She graduated in 1887 from Los Angeles High School on Poundcake Hill. More than ten years after graduation from high school, together with her husband, she decided to study medicine and enrolled in pre-medical courses at the University of Southern California. She graduated in 1900, a pioneer in this field in California, in the same class of her husband, and they became physicians and surgeons.

==Career==
Nannie C. Dunsmoor was Chief Surgeon at the Los Angeles Receiving Hospital. She was a member of the Hollywood Hospital Staff. She was Medical examiner for the Pacific Mutual Life Insurance Co.

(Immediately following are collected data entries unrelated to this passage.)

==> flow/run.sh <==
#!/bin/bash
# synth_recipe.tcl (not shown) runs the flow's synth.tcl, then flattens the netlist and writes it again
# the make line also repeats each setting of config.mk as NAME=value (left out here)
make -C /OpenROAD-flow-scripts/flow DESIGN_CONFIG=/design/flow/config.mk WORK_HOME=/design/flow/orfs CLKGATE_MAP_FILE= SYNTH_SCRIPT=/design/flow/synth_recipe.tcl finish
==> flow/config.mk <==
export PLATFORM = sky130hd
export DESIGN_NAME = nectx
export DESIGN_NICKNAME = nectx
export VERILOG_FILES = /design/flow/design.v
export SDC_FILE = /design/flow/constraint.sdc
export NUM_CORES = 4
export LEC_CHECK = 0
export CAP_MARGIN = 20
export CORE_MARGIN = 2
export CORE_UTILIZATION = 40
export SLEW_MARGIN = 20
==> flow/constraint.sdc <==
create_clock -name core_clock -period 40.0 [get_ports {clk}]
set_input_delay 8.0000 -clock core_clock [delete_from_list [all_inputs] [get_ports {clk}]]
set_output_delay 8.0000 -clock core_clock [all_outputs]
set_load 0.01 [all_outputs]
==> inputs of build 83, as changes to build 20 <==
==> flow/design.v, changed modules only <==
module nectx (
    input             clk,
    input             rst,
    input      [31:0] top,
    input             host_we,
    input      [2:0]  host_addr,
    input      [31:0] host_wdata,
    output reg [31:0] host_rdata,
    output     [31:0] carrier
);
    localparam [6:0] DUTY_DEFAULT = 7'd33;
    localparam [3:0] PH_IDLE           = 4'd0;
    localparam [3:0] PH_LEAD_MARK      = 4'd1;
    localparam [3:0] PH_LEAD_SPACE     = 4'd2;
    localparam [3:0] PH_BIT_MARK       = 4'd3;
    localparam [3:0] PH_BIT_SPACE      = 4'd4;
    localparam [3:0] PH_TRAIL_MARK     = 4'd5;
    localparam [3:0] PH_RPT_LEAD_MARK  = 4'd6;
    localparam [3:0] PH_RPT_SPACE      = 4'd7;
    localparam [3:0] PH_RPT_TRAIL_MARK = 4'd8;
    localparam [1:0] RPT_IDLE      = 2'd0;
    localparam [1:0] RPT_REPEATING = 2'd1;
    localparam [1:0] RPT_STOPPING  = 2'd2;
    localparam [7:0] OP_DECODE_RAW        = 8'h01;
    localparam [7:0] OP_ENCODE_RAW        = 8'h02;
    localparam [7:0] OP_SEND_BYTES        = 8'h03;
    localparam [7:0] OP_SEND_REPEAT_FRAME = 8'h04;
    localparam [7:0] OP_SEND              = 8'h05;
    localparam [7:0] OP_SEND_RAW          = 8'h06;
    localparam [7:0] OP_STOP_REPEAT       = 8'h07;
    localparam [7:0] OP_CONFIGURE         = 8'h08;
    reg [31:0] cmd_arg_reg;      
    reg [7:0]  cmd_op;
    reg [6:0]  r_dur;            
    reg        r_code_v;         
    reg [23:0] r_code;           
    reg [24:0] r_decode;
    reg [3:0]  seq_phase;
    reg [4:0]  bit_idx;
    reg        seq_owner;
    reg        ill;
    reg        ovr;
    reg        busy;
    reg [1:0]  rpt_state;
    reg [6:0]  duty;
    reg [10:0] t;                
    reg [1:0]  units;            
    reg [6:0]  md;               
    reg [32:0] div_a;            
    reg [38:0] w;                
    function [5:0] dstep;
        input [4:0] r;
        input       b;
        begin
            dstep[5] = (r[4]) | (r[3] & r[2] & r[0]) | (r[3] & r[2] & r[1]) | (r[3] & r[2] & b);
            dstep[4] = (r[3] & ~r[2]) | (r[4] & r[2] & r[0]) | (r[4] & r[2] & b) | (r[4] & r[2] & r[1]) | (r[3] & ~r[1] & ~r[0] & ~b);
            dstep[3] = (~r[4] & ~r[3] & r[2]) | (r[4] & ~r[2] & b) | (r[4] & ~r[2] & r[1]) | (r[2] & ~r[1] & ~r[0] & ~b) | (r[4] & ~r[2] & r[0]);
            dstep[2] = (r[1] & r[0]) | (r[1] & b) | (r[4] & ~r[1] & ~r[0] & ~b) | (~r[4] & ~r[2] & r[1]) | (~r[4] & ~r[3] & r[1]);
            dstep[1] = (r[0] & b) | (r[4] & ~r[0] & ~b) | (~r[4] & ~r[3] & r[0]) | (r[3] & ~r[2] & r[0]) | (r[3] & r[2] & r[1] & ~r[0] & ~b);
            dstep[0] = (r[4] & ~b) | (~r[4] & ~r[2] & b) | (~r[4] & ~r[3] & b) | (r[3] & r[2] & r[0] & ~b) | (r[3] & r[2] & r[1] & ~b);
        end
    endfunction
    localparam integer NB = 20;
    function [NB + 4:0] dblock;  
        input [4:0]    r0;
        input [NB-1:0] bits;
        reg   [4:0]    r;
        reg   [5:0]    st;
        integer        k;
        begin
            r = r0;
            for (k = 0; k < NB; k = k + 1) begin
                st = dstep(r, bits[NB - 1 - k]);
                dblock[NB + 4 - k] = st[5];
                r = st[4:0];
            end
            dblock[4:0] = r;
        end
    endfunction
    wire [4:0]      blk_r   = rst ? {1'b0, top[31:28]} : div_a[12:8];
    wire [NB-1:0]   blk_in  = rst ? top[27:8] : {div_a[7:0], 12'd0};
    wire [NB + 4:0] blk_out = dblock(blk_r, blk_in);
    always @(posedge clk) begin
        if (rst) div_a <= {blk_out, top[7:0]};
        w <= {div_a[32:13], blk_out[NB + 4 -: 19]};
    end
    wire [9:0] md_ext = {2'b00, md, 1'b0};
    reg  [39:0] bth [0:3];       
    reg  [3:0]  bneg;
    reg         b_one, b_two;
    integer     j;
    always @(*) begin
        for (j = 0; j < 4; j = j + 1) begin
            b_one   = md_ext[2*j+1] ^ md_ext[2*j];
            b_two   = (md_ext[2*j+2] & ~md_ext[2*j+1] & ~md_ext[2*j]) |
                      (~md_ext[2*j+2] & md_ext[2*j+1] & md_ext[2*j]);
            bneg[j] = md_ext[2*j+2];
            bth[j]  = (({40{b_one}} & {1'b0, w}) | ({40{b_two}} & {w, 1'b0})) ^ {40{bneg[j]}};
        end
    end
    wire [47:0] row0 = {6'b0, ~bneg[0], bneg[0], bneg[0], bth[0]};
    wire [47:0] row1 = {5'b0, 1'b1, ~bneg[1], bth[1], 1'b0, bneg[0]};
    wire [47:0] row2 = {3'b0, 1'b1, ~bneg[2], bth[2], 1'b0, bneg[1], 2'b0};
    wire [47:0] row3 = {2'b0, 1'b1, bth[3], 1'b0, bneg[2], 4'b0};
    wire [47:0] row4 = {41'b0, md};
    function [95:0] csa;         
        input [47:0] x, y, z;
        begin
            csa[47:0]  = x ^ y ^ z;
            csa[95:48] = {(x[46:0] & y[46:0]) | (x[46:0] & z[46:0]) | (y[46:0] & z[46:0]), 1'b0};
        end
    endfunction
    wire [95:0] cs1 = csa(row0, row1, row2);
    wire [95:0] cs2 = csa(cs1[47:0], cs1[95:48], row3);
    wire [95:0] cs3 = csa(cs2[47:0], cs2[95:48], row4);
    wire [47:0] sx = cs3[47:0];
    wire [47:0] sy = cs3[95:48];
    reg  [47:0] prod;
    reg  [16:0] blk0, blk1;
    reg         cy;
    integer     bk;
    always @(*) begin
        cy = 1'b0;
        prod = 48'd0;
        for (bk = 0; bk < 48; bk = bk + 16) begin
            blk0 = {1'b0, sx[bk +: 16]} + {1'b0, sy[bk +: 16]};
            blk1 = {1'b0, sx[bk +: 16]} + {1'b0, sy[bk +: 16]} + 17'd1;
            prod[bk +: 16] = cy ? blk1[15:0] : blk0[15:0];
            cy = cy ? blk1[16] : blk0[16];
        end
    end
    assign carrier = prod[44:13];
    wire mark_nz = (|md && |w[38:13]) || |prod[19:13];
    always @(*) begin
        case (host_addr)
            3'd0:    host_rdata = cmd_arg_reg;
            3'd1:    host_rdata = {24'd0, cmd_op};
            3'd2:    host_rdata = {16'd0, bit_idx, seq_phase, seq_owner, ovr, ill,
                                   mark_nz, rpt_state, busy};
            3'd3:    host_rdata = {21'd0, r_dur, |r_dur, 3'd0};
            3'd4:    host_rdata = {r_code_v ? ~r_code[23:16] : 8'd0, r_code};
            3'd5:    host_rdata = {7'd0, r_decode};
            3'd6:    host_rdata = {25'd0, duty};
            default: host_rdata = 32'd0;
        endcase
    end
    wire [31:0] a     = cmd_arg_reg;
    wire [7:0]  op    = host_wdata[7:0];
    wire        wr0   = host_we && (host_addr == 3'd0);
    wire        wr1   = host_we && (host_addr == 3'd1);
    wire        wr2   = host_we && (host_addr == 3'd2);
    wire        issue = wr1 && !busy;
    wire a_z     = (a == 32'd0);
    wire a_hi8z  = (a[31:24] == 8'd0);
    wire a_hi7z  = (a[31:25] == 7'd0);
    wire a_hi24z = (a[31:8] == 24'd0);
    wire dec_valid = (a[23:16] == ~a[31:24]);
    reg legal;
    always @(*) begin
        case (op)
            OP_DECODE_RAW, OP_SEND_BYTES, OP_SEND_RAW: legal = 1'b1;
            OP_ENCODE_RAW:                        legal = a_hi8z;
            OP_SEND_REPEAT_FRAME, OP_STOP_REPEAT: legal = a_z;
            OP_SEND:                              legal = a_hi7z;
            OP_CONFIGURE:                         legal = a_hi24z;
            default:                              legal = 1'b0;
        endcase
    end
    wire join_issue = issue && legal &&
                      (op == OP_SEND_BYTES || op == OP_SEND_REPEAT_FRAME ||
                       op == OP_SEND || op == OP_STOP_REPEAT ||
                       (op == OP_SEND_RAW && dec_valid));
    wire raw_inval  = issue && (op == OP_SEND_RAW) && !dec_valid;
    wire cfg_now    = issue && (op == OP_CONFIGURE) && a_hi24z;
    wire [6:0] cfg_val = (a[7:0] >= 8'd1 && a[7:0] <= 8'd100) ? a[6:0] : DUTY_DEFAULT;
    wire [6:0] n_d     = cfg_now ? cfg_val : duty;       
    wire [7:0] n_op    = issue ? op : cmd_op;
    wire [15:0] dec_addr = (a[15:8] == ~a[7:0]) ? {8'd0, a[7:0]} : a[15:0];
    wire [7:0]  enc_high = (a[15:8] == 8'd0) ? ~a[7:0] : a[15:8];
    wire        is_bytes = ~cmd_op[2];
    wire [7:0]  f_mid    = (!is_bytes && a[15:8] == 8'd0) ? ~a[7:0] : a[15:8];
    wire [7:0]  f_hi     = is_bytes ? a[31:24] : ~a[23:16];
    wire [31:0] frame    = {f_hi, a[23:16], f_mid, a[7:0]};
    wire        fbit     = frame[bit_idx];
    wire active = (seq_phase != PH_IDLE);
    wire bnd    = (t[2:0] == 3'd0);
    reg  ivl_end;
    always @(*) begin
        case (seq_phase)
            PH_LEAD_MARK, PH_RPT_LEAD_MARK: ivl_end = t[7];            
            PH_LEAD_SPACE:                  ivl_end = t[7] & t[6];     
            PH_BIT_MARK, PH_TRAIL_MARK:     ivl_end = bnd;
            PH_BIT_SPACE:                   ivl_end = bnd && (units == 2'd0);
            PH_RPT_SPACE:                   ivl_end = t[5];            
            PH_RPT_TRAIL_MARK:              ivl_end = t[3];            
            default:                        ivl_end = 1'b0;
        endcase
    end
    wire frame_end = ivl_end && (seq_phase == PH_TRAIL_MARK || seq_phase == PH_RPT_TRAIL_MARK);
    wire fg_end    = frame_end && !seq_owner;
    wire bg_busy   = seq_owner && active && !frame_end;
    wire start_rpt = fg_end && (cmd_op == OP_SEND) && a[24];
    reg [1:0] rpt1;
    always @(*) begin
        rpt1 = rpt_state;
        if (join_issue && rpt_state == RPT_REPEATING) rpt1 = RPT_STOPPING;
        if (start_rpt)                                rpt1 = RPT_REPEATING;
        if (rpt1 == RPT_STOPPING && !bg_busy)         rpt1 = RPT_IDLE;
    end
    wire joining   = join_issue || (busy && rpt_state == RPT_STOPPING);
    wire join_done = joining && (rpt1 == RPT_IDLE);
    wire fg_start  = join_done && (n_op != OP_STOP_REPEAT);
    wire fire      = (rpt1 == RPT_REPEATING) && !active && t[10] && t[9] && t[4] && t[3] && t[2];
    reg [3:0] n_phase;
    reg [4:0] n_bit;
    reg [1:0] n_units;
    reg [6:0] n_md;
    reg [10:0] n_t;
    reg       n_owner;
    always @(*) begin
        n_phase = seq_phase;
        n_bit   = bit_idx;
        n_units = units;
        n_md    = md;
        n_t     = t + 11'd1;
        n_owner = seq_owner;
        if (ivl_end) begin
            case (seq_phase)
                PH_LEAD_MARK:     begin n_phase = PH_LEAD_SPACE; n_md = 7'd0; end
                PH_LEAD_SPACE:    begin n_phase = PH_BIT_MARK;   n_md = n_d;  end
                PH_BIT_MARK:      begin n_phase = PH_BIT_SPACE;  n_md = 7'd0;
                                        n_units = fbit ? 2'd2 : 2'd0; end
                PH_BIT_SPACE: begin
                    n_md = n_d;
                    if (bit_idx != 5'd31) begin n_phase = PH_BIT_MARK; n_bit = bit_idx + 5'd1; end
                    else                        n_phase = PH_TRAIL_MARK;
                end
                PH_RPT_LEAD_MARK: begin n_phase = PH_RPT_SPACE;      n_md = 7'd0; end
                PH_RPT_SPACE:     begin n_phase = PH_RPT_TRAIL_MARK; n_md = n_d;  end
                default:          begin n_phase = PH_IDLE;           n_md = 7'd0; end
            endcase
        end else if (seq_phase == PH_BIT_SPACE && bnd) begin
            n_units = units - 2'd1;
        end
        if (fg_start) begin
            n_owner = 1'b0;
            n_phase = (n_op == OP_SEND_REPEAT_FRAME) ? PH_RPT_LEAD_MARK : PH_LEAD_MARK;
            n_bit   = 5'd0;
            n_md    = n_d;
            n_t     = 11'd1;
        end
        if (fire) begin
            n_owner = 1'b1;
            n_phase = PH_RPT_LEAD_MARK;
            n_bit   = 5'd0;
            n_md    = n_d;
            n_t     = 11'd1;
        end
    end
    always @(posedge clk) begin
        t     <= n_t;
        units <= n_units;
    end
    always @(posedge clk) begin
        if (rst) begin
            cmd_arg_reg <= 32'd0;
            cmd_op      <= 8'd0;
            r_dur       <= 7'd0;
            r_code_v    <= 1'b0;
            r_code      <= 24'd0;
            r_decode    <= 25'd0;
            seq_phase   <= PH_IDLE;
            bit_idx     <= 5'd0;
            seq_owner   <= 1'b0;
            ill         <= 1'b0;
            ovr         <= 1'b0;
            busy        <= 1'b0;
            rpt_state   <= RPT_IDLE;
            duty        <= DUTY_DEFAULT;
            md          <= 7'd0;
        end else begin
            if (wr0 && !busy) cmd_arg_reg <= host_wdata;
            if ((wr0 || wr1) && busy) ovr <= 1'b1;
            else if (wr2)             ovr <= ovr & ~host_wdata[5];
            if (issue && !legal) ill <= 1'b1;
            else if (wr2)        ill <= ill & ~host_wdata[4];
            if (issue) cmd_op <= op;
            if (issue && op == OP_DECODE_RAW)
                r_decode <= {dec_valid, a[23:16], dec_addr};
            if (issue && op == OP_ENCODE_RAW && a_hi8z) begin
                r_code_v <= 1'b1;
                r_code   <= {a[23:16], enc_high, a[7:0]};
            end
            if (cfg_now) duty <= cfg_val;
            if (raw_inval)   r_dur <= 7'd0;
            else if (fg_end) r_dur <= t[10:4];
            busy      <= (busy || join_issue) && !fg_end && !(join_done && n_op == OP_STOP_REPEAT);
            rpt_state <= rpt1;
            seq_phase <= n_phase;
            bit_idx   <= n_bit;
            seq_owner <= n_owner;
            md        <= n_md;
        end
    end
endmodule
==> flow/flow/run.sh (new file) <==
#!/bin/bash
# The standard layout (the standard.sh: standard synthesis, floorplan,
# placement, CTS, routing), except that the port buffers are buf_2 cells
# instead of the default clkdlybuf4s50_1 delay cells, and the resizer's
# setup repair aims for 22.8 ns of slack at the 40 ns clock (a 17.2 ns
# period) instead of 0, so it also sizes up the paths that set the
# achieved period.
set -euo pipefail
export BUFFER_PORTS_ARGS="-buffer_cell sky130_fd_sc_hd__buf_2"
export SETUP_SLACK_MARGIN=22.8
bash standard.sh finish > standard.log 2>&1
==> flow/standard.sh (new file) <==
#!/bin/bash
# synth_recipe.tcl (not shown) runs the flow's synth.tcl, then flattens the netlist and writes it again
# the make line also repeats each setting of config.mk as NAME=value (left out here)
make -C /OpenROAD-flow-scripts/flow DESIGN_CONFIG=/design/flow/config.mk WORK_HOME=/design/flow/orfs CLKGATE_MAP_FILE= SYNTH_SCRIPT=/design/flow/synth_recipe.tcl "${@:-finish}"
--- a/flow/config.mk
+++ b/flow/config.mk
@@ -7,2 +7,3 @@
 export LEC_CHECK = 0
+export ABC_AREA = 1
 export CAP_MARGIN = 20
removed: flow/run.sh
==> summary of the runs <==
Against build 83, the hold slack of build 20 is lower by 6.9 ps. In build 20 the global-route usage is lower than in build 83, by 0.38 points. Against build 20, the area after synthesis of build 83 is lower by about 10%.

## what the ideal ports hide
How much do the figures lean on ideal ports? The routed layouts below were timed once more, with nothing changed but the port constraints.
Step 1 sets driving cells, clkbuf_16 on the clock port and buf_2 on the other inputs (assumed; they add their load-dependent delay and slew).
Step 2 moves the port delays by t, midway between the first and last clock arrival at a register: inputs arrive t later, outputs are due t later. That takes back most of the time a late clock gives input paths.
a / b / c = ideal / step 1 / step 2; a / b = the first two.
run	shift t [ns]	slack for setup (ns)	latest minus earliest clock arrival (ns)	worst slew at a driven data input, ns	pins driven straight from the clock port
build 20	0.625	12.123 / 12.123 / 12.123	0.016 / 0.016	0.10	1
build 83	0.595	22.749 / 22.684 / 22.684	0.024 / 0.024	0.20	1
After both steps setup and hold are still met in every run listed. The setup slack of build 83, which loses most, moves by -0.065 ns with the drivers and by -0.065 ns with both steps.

She was the first woman physician in Los Angeles to drive a gasoline car, and continued for 33 years, stopping only at 79 years old, when her eyesight was compromised.

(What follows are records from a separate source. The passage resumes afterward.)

What follows belongs to an exercise in optimizing a design on an open flow for small area, a short achievable clock period and few clock cycles; a production flow would make more cautious choices.
Where RTL was checked, it was by simulation tests only, not by an equivalence proof against the original.
No activity file was given, so power comes from the tool's default toggle rates.

==> flow/design.v <==
module hist_norm (
    input  wire        clk,
    input  wire        rst,           
    input  wire        start,         
    output reg         busy,
    output reg         done,          
    output wire [7:0]  err_code,      
    output wire [8:0]  err_info,      
    output wire [8:0]  alpha,         
    output wire [7:0]  imax_o,        
    output reg         fallback,      
    output reg         raw_rd,
    output wire [8:0]  raw_addr,
    input  wire [31:0] raw_rdata,
    output reg         f_rd,
    output wire [7:0]  f_raddr,
    input  wire [11:0] f_rdata,
    output wire        f_we,
    output wire [7:0]  f_waddr,
    output wire [11:0] f_wdata
);
    localparam [3:0] S_IDLE = 4'd0,
                     S_P1   = 4'd1,     
                     S_P1F  = 4'd2,     
                     S_P1E  = 4'd3,     
                     S_P2   = 4'd4,     
                     S_FX1  = 4'd5,     
                     S_FX2  = 4'd6,     
                     S_FX3  = 4'd7,     
                     S_FX4  = 4'd8,     
                     S_WR   = 4'd9,     
                     S_FBS  = 4'd10,    
                     S_FBE  = 4'd11,    
                     S_FBD  = 4'd12,    
                     S_FBW  = 4'd13,    
                     S_DONE = 4'd14;
    localparam SEGW = 5;                
    localparam NSEG = 8;                
    reg [3:0]  state, ns;
    reg [8:0]  a;             
    reg        rv;            
    reg        pv;            
    reg [31:0] din;           
    reg        dnz;           
    reg        dv;            
    reg        sv;            
    reg [3:0]  shq;           
    reg [3:0]  j0q;           
    reg [39:0] total;         
    reg [NSEG-1:1] tcy;       
    reg [5:0]  mt;            
    reg        nz;            
    reg [8:0]  hi1;           
    reg [7:0]  imax;          
    reg [2:0]  ec;            
    reg [41:0] w;             
    reg [11:0] q;             
    reg [3:0]  j;             
    reg        bsy;           
    reg        nzc;           
    reg        more;          
    reg        rp;            
    reg        rb;            
    reg        we;
    reg [7:0]  waddr;
    reg [11:0] fval;
    reg [12:0] resid;         
    reg        fxok;          
    assign err_code = {5'd0, ec};
    assign err_info = {ec[1], imax & {8{ec[1]}}};
    assign alpha    = hi1;
    assign imax_o   = imax;
    assign raw_addr = a;
    assign f_raddr  = a[7:0];
    assign f_we     = we;
    assign f_waddr  = waddr;
    assign f_wdata  = fval;
    wire [5:0]  sdiff = mt - {1'b0, dmsb};
    wire [3:0]  sh    = (sdiff > 6'd11) ? 4'd11 : sdiff[3:0];
    wire [41:0] wload = {10'd0, din} << shq;
    wire        wneg  = w[41];
    wire [42:0] wop   = {1'b0, total, 2'b00} ^ {43{~wneg}};
    wire [42:0] wsum  = {w[40:0], 1'b0, 1'b1} + {wop[42:1], ~wneg};
    wire [41:0] wnext = wsum[42:1];
    wire        qbit  = !wnext[41];
    wire        last  = bsy && (j == 4'd0);
    wire        load  = (state == S_P2) && sv && (!bsy || last);
    wire        gt    = din > w[31:0];
    reg  [39:0] tsum;
    reg  [NSEG:1] tco;
    integer     s, b;
    reg         c;
    always @* begin
        for (s = 0; s < NSEG; s = s + 1) begin
            c = (s == 0) ? 1'b0 : tcy[s];
            for (b = s * SEGW; b < (s + 1) * SEGW; b = b + 1) begin
                tsum[b] = total[b] ^ (b < 32 ? din[b] : 1'b0) ^ c;
                c = (total[b] & (b < 32 ? din[b] : 1'b0)) |
                    (c & (total[b] ^ (b < 32 ? din[b] : 1'b0)));
            end
            tco[s + 1] = c;
        end
    end
    wire [8:0]  a_inc  = a + 9'd1;
    wire [8:0]  p_inc  = a - 9'd1;          
    wire [8:0]  p      = a - 9'd2;
    wire        more_n = raw_rd ? (a_inc < hi1) : more;
    wire        dv_n   = rv || (dv && !load);
    wire        bsy_n  = load || (bsy && !last);
    wire [3:0]  j_n    = load ? j0q : (j - 4'd1);
    wire        rd_p2  = (state == S_P2) && more_n && !raw_rd &&
                         (!dv_n || !bsy_n || (j_n[3:1] == 3'd0));
    reg  [5:0]  mtn;
    reg  [4:0]  dmsb;
    integer     k;
    always @* begin
        mtn = 6'd0;
        for (k = 0; k < 40; k = k + 1)
            if (total[k]) mtn = k[5:0];
        dmsb = 5'd0;
        for (k = 0; k < 32; k = k + 1)
            if (din[k]) dmsb = k[4:0];
    end
    wire        rfix  = (state == S_FX3);
    wire [12:0] radd  = rfix ? {1'b0, din[11:0]} :
                        (state == S_FBD) ? 13'd0 : ~{1'b0, fval};
    wire [13:0] rsum  = {resid, 1'b1} + {radd, !rfix};
    wire [12:0] rnew  = rsum[13:1];
    wire [11:0] fadd  = (state == S_FBD) ? 12'hFFF : {11'd0, rb};
    wire [11:0] fnew  = fval + fadd;
    always @* begin
        ns = state;
        case (state)
        S_IDLE, S_DONE: ns = start ? S_P1 : S_IDLE;
        S_P1: begin
            if (pv && p == 9'd511 && (nz || dnz))
                ns = S_DONE;
            else if (pv && p == 9'd255)
                ns = S_P1F;
        end
        S_P1F: if (a == 9'd256 + NSEG) ns = S_P1E;
        S_P1E: ns = nz ? S_P2 : S_DONE;
        S_P2:  if (!more && !rv && !dv && !bsy && !rp && !we) ns = S_FX1;
        S_FX1: ns = S_FX2;
        S_FX2: ns = S_FX3;
        S_FX3: ns = S_FX4;
        S_FX4: ns = fxok ? S_WR : S_FBS;
        S_WR:  ns = S_DONE;
        S_FBS: if (pv && p[7:0] == 8'd255) ns = S_FBE;
        S_FBE: ns = S_FBD;
        S_FBD: ns = S_FBW;
        S_FBW: ns = (resid == 13'd0) ? S_DONE : S_FBS;
        default: ns = S_IDLE;
        endcase
    end
    always @(posedge clk) begin
        if (rst) begin
            state  <= S_IDLE;
            busy   <= 1'b0;
            done   <= 1'b0;
            raw_rd <= 1'b0;
            f_rd   <= 1'b0;
            we     <= 1'b0;
            rv     <= 1'b0;
            pv     <= 1'b0;
            rp     <= 1'b0;
        end else begin
            state  <= ns;
            busy   <= (ns != S_IDLE) && (ns != S_DONE);
            done   <= (ns == S_DONE);
            raw_rd <= (ns == S_P1) || (ns == S_P1F) || ((state == S_P1E) && nz) || rd_p2;
            f_rd   <= (ns == S_FX1) || (ns == S_FBS);
            rv     <= raw_rd || f_rd;
            rp     <= (state == S_P2) && last;
            we     <= ((state == S_P1) && pv && !p[8] && !dnz && nz) ||
                      rp || ((state == S_FX4) && fxok) || (state == S_FBD);
            case (state)
            S_P1, S_P1F, S_FBS: pv <= rv;
            default:            pv <= 1'b0;
            endcase
        end
    end
    always @(posedge clk) begin
        if (rv) begin
            din  <= (state == S_P1 || state == S_P1F || state == S_P2) ? raw_rdata : {20'd0, f_rdata};
            dnz  <= |raw_rdata;
        end
        shq <= sh;
        j0q <= dnz ? (4'd12 - sh) : 4'd1;
        j   <= j_n;
        q   <= load ? 12'd0 : {q[10:0], qbit};
        if (raw_rd || f_rd)
            a <= a_inc;
        case (state)
        S_IDLE, S_DONE: begin
            a     <= 9'd256;
            total <= 40'd0;
            tcy   <= {(NSEG-1){1'b0}};
            w     <= 42'd0;
            nz    <= 1'b0;
            fval  <= 12'd0;
            resid <= 13'd2048;
        end
        S_P1: begin
            if (!pv) begin
                ec <= 3'd0;
            end else begin
                if (p[8]) begin
                    if (dnz)
                        imax <= p[7:0];
                    if (p == 9'd511) begin
                        nz <= 1'b0;
                        if (nz || dnz)
                            ec <= 3'b110;
                    end else if (dnz) begin
                        nz <= 1'b1;
                    end
                end else begin
                    total <= tsum;
                    tcy   <= tco[NSEG-1:1];
                    if (dnz) begin
                        nz  <= 1'b1;
                        hi1 <= p_inc;
                    end
                    if (gt) begin
                        w    <= {10'd0, din};
                        imax <= p[7:0];
                    end
                    if (!dnz)
                        waddr <= p[7:0];
                end
            end
        end
        S_P1F: begin
            total <= tsum;
            tcy   <= tco[NSEG-1:1];
        end
        S_P1E: begin
            mt   <= mtn;
            a    <= 9'd0;
            dv   <= 1'b0;
            sv   <= 1'b0;
            bsy  <= 1'b0;
            more <= 1'b1;
            waddr <= 8'hFF;
            if (!nz)
                ec <= 3'b101;
        end
        S_P2: begin
            more <= more_n;
            dv   <= dv_n;
            sv   <= dv_n && !rv;
            bsy  <= bsy_n;
            if (we)
                resid <= rnew;
            if (bsy)
                w <= wnext;
            if (last) begin
                fval  <= q;
                rb    <= qbit | (nzc && (q == 12'd0));
                waddr <= waddr + 8'd1;
            end
            if (rp)
                fval <= fnew;
            if (load) begin
                w   <= wload;
                nzc <= dnz;
            end
            if (ns == S_FX1)
                a <= {1'b0, imax};
        end
        S_FX3: begin
            fval  <= rnew[11:0];
            waddr <= imax;
            fxok  <= !rnew[12] && (rnew != 13'd0);
        end
        S_FX4: begin
            fallback <= !fxok;
            a        <= 9'd0;
            w        <= 42'd0;
        end
        S_FBS: begin
            if (pv) begin
                if (gt) begin
                    w     <= {10'd0, din};
                    waddr <= p[7:0];
                end
            end
        end
        S_FBE: fval <= w[11:0];
        S_FBD: begin
            fval  <= fnew;
            resid <= rnew;
        end
        S_FBW: begin
            a <= 9'd0;
            w <= 42'd0;
        end
        default: ;
        endcase
    end
endmodule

She was the president of the Professional Women's Club. She was president and treasurer of the Alpha Epsilon Iota.

She continued to practice into her 80s. She was the oldest active member in the United States of the Soroptimist Club.

She was member of the Friday Morning Club, Order of the Eastern Star, Women's Athletic Club, and the Pioneer Society of Los Angeles.

==Personal life==
Nannie C. Straus married Dr. John M. Dunsmoor who at the time of their wedding was a school teacher. They had one son, Dr. Robert M. Dunsmoor who became a physician and surgeon at the Georgia Street Receiving Hospital. They lived at 925 Pacific Mutual Bldg., Los Angeles, California, and later moved to 119 N. Belmont Avenue.

Her husband died in 1931 and she died on July 18, 1941.